• Problem requirements:
Pull every line holding the word "final" from the data below and copy it.

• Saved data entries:
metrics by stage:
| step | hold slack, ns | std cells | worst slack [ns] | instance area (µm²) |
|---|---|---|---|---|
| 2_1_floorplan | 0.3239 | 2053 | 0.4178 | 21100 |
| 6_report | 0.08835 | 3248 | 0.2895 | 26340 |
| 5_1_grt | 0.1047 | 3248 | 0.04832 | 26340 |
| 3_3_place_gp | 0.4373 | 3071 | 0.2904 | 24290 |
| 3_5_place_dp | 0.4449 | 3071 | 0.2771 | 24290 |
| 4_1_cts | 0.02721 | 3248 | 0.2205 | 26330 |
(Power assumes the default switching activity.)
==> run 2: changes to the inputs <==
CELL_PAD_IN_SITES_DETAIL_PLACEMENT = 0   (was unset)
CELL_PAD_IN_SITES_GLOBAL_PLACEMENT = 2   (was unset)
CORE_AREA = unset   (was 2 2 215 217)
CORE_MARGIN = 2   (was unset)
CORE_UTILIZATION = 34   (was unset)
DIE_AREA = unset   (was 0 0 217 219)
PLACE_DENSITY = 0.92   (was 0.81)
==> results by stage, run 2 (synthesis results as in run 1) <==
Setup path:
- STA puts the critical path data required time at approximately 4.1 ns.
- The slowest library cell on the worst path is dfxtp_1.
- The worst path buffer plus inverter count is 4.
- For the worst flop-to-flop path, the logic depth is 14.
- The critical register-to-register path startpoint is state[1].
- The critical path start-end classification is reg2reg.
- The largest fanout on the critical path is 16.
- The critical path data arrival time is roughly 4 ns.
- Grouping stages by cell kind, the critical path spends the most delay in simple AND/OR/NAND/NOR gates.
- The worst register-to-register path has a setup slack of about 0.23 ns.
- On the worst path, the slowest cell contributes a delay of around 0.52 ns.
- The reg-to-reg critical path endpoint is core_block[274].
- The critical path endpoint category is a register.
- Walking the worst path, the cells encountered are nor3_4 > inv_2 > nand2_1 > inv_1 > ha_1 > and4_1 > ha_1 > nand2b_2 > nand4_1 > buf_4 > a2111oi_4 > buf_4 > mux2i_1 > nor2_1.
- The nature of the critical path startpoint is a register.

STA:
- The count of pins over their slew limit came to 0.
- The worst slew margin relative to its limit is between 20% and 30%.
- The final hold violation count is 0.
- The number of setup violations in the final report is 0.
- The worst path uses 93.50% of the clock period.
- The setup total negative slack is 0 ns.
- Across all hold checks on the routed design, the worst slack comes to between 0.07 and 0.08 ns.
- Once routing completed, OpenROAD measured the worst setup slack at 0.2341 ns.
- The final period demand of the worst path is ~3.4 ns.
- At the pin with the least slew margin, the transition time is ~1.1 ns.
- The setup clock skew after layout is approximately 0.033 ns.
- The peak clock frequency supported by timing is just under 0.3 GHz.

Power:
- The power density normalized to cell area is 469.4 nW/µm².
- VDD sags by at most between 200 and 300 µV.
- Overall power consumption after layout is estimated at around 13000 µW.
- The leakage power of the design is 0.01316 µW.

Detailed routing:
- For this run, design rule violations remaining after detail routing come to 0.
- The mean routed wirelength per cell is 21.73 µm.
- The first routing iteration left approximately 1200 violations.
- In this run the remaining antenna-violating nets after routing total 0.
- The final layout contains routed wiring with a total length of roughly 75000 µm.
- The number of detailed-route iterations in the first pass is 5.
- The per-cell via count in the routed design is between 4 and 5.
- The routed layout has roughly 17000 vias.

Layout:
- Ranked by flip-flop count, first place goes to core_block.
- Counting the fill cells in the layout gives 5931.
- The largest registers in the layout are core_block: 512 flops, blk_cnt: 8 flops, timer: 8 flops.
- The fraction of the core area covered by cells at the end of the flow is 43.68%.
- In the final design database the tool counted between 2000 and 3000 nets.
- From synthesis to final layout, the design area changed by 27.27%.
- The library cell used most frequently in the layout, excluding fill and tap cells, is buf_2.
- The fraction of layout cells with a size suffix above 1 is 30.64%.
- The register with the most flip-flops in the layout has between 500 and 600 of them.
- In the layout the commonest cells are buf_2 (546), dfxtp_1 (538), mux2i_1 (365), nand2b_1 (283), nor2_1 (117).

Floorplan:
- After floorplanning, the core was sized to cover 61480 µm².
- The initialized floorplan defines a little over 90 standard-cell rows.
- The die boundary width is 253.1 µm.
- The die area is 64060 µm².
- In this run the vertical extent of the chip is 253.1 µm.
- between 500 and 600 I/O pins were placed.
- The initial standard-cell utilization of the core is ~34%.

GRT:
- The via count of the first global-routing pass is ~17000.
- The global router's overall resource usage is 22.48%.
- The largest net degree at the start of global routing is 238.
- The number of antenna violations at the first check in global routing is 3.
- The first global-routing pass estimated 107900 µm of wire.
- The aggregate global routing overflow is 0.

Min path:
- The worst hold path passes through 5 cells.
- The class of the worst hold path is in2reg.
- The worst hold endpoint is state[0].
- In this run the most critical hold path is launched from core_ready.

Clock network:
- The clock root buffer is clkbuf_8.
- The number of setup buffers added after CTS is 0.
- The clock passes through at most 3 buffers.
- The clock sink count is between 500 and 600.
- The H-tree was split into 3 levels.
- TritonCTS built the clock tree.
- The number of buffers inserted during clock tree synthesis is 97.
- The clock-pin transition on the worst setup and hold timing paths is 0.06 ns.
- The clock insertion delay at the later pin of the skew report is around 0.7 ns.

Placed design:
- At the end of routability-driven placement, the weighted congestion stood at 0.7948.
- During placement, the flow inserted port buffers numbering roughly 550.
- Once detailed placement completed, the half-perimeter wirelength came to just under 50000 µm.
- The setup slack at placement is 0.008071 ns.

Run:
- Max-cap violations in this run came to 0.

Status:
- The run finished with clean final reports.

• Task result:
- The final hold violation count is 0.
- The number of setup violations in the final report is 0.
- The final period demand of the worst path is ~3.4 ns.
- The final layout contains routed wiring with a total length of roughly 75000 µm.
- In the final design database the tool counted between 2000 and 3000 nets.
- From synthesis to final layout, the design area changed by 27.27%.
- The run finished with clean final reports.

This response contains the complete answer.